Assuming that the RPM and the upper platen rotation speed were 5 to 40 RPM, the polishing removal amount was 0.4 to 1 μm / min. This step is the first
Process. Next, as a second step, when the content of cerium oxide in the polishing liquid was set to about 5% by weight, and the polishing was performed without changing other conditions, the removal amount of polishing was 0.1 to 1 μm / min. The average surface roughness Ra of the magnetic disk glass substrate is 1
0 ° or less.

As described above, when the polishing is performed with the abrasive content in two stages, the polishing removal amount can be increased as a whole and the average surface roughness of the substrate can be reduced. In addition,
For measuring the surface roughness, a surface roughness / fine shape measuring device (Tencor P-12 manufactured by Tencor) dedicated to a contact type disk
Was used.

[0017]

According to the present invention, a flat and smooth magnetic disk substrate can be obtained by adjusting the content of cerium oxide, which is an abrasive, to 0.5 to 8% by weight in the finish polishing of the magnetic disk glass substrate. it can. As a result, the flying height of the magnetic head can be reduced, and the density of the magnetic disk can be increased, particularly, the linear recording density can be improved.

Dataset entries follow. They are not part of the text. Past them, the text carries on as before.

From an optimization exercise on the open Yosys and OpenROAD flow, aimed at small area, a short achievable clock period and few clock cycles; shortcuts taken in it are not production practice.
In this exercise RTL edits were held to simulation tests only and were not proved equivalent to the original.
No activity file was given, so power comes from the tool's default toggle rates.

### config.mk
export PLATFORM = sky130hd
export DESIGN_NAME = tcam_ib8
export DESIGN_NICKNAME = tcam_ib8
export VERILOG_FILES = /design/flow/design.v
export SDC_FILE = /design/flow/constraint.sdc
export NUM_CORES = 4
export LEC_CHECK = 0
export ABC_CLOCK_PERIOD_IN_PS = 3000
export CAP_MARGIN = 20
export CORE_MARGIN = 2
export CORE_UTILIZATION = 45
export CTS_CLUSTER_DIAMETER = 100
export CTS_CLUSTER_SIZE = 22
export PLACE_DENSITY = 0.55
export SLEW_MARGIN = 20
### constraint.sdc
create_clock -name core_clock -period 10.0 [get_ports {clk}]
set_input_delay 2.0000 -clock core_clock [delete_from_list [all_inputs] [get_ports {clk}]]
set_output_delay 2.0000 -clock core_clock [all_outputs]
set_load 0.01 [all_outputs]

[Brief description of the drawings]

FIG. 1 is a schematic view showing a main part of a double-sided simultaneous polishing machine.

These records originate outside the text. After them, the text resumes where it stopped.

Source: an optimization exercise on an open RTL-to-GDS flow (aim: small area, a short achievable clock period and few clock cycles). Production flows keep margins and buffers that such runs may drop. No activity file was given, so power comes from the tool's default toggle rates.

==> flow/design.v (excerpt) <==
module boo_encoder (
  input  wire       clk,
  input  wire       rst,         
  input  wire       in_valid,
  output wire       in_ready,
  input  wire [7:0] in_data,
  input  wire       in_eof,
  input  wire       in_err,
  output wire       out_valid,
  input  wire       out_ready,
  output wire [7:0] out_data,
  input  wire       out_err,
  output wire [2:0] seq,
  output wire [1:0] err
);
Size: ~360 cells after synthesis, ~55 flip-flops, roughly 30 I/O pins, about 3300 um2 of cells after synthesis.
Settings: LEC_CHECK=0, CAP_MARGIN=20, CORE_MARGIN=2, CORE_UTILIZATION=60, SETUP_SLACK_MARGIN=2.6, SLEW_MARGIN=20; clock period 5.0 ns.
standard.sh (not shown) runs the stock make flow with config.mk's settings and CLKGATE_MAP_FILE= SYNTH_SCRIPT=/design/flow/synth_recipe.tcl, a recipe that flattens the netlist after the stock synthesis.
==> flow/flow/run.sh <==
#!/bin/bash
# The standard layout, with plain buffers (not delay cells) on the ports and
# a clock tree of larger sink clusters without dummy balancing loads.
set -euo pipefail
bash standard.sh 'BUFFER_PORTS_ARGS=-buffer_cell sky130_fd_sc_hd__buf_2' \
  'CTS_ARGS=-sink_clustering_enable -repair_clock_nets -dont_use_dummy_load -sink_clustering_size 30 -sink_clustering_max_diameter 200' \
  finish > standard_flow.log 2>&1
Change:
- SETUP_SLACK_MARGIN: 2.6 -> 2.8
- global-route usage grows by 2.9 points
- synthesized area does not change
- clock skew went up by 4.4 ps
- wire length went up by 22%
- critical path depth came out higher by 1
Change:
- SETUP_SLACK_MARGIN: 2.8 -> 2.7
The changed run passed the timing, design-rule and antenna checks.
Routed wire length drops by 11%.
Design area drops by 7.3%.
Clock skew drops by 7.3 ps.
Die area stays the same.
Non-clock buffer count drops by 17.
Area after synthesis is unchanged.
Global-route usage drops by 1.5 points.
Count of clock-buffer cells in the layout does not change.
Via count drops by 6.0%.
Combinational power drops by 17%.
No functional check of the RTL was part of any run of this note.


run A:
boo_encoder, a different RTL version from the one above (not shown whole).
Size in the first run: about 360 cells after synthesis, ~3300 um2 of cells after synthesis.
clock: 5.0 ns
lec_check: 0
cap_margin: 20
core_margin: 2
core_utilization: 40
setup_slack_margin: 2.6
slew_margin: 20
==> flow/flow/run.sh <==
#!/bin/bash
# The standard layout, with plain buffers (not delay cells) on the ports.
set -euo pipefail
bash standard.sh 'BUFFER_PORTS_ARGS=-buffer_cell sky130_fd_sc_hd__buf_2' finish > standard_flow.log 2>&1
Input-level comparison between run B and run A:
==> flow/run.sh (new file) <==
#!/bin/bash
# synth_recipe.tcl (not shown) runs the flow's synth.tcl, then flattens the netlist and writes it again
# the make line also repeats each setting of config.mk as NAME=value (left out here)
make -C /OpenROAD-flow-scripts/flow DESIGN_CONFIG=/design/flow/config.mk WORK_HOME=/design/flow/orfs CLKGATE_MAP_FILE= SYNTH_SCRIPT=/design/flow/synth_recipe.tcl finish
removed: flow/flow/run.sh
removed: flow/standard.sh
Results
From run A to run B the numbers moved as follows: largest incremental delay on the critical path went up; power per cell area went down; global-route usage went up; met2 wire length went down.
Run B ended up with reg -> out as its start-to-end type of the worst setup path; run A ended up with reg -> reg.
| final area | run B vs run A | 3.0% higher |
## Diff of input files: run C against run B
Settings: changing SETUP_SLACK_MARGIN from 2.6 to 3.1.
==> flow/flow/run.sh (new file) <==
#!/bin/bash
# The standard layout, with plain buffers (not delay cells) on the ports.
set -euo pipefail
bash standard.sh 'BUFFER_PORTS_ARGS=-buffer_cell sky130_fd_sc_hd__buf_2' finish > standard_flow.log 2>&1
==> flow/standard.sh (new file) <==
#!/bin/bash
# synth_recipe.tcl (not shown) runs the flow's synth.tcl, then flattens the netlist and writes it again
# the make line also repeats each setting of config.mk as NAME=value (left out here)
make -C /OpenROAD-flow-scripts/flow DESIGN_CONFIG=/design/flow/config.mk WORK_HOME=/design/flow/orfs CLKGATE_MAP_FILE= SYNTH_SCRIPT=/design/flow/synth_recipe.tcl "${@:-finish}"
removed: flow/run.sh
### Flow results
Per the comparison of run C with run B, total routing resource utilization after global routing went up 2.8 points, combinational cell fraction of total power moved up, largest vdd supply drop picked up an extra 0.056 mV, part of the total power dissipated in the clock network lower, post-layout worst setup margin increased 0.10 ns. [run C vs run B] layout buffering overhead excluding clock cells: higher in run C. NOTE instance area at placement run B->run C decreased by a few percent. Run C ended with more cell area after layout than run B. Worst slew slack as a fraction of its limit deteriorates in run C relative to run B.
## Diff of input files: run D against run C
Settings: a change of SETUP_SLACK_MARGIN from 3.1 to 2.8.
### Flow results
- Run D reports a lower total half-perimeter wirelength after legalization and detailed placement than run C does.
- The total chip power in run D sits 0.0079 mW below the value recorded for run C.
- nor2_1 as the commonest non-fill, non-tap cell in the layout was reported by run D, and buf_4 by run C.
- Going from run C to run D, signed area change from the synthesized netlist to the final layout fell 22 points, share of total power in the clock network rose 4.3 points, reported leakage power fell 0.34 nW, worst setup slack fell 0.031 ns, total wire length fell 1.8 mm.
- Per the comparison of run D with run C, sequential share of layout area shows an increase of 5.0 points; cell area after placement shows a reduction of 1.6%.
- n1$_SDFFE_PP0P_ as the start point of the critical path was reported by run C, and p_lf$_SDFF_PP0_ by run D.
#### Input delta (run E over run D)
==> flow/run.sh (new file) <==
#!/bin/bash
# synth_recipe.tcl (not shown) runs the flow's synth.tcl, then flattens the netlist and writes it again
# the make line also repeats each setting of config.mk as NAME=value (left out here)
make -C /OpenROAD-flow-scripts/flow DESIGN_CONFIG=/design/flow/config.mk WORK_HOME=/design/flow/orfs CLKGATE_MAP_FILE= SYNTH_SCRIPT=/design/flow/synth_recipe.tcl finish
removed: flow/flow/run.sh
removed: flow/standard.sh
Notes after the runs:
Lower fraction of power spent switching nets goes to run D over run E.
Global-route wire length before repair (run E vs. run D) increases by a few percent
As far as total count of max-transition violations in the final report goes, run E and run D are indistinguishable; the numbers are identical.
Run E — power 0.064 mW higher, run D as reference
No run of this note included a check of the RTL's function; only the layout flow was run.

## re-timing with driven ports
The flow's constraints put no driver on any port. The routed layouts listed below were extracted and timed again, unchanged, in two steps. Step 1 assumes that a clkbuf_16 drives the clock port and a buf_2 every other input. Step 2 moves the port delays by t, midway between the first and last clock arrival at a register: inputs arrive t later, outputs are due t later. That takes back most of the time a late clock gives input paths. Three values: no drivers, after step 1, after step 2; two values: the first two.
run	t (ns)	slack for setup (ns)	hold slack, ns	worst setup path after step 2
the first run of note 1	0.334	2.564 / 2.564 / 2.327	0.483 / 0.483 / 0.483	input to register
the second run of note 1	0.334	2.681 / 2.681 / 2.511	0.489 / 0.489 / 0.489	input to register
the third run of note 1	0.336	2.707 / 2.707 / 2.400	0.480 / 0.480 / 0.480	input to register
run A	0.356	2.662 / 2.662 / 2.333	0.482 / 0.482 / 0.482	input to register
run B	0.383	2.683 / 2.650 / 2.377	0.476 / 0.476 / 0.476	input to register
run C	0.373	2.783 / 2.783 / 2.500	0.481 / 0.481 / 0.481	input to register
run D	0.362	2.752 / 2.752 / 2.496	0.478 / 0.478 / 0.478	input to register
run E	0.379	2.794 / 2.794 / 2.439	0.483 / 0.483 / 0.483	input to register
After both steps setup and hold are still met in every run listed. The setup slack of run E, which loses most, moves by 0.000 ns with the drivers and by -0.355 ns with both steps.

FIG. 2 is a plan view of the double-sided simultaneous polishing machine as viewed from above.

[Explanation of symbols]

 1 ··· Glass substrate for magnetic disk 2 ··· Abrasive 3 ··· Upper platen 4 ··· Lower platen 5 ··· Polishing pad 6 ··· Carrier 7 ··· Taiyo Gear 8 Internal gear

Claims (2)

[Claims] 1. A method for polishing a glass substrate for a magnetic disk using a polishing liquid containing cerium oxide as a polishing agent, wherein the content of cerium oxide in the polishing liquid is 0.5 to 8% by weight.
A method for polishing a glass substrate for a magnetic disk. 2. A method for polishing a glass substrate for a magnetic disk using a polishing liquid containing cerium oxide as an abrasive, wherein the polishing liquid having a cerium oxide content of 15 to 25% by weight uses the polishing liquid for a magnetic disk. A first step of polishing a substrate; and a second step of polishing the glass substrate for a magnetic disk using a polishing liquid having a cerium oxide content of 0.5 to 8% by weight. Polishing method for glass substrates for disks.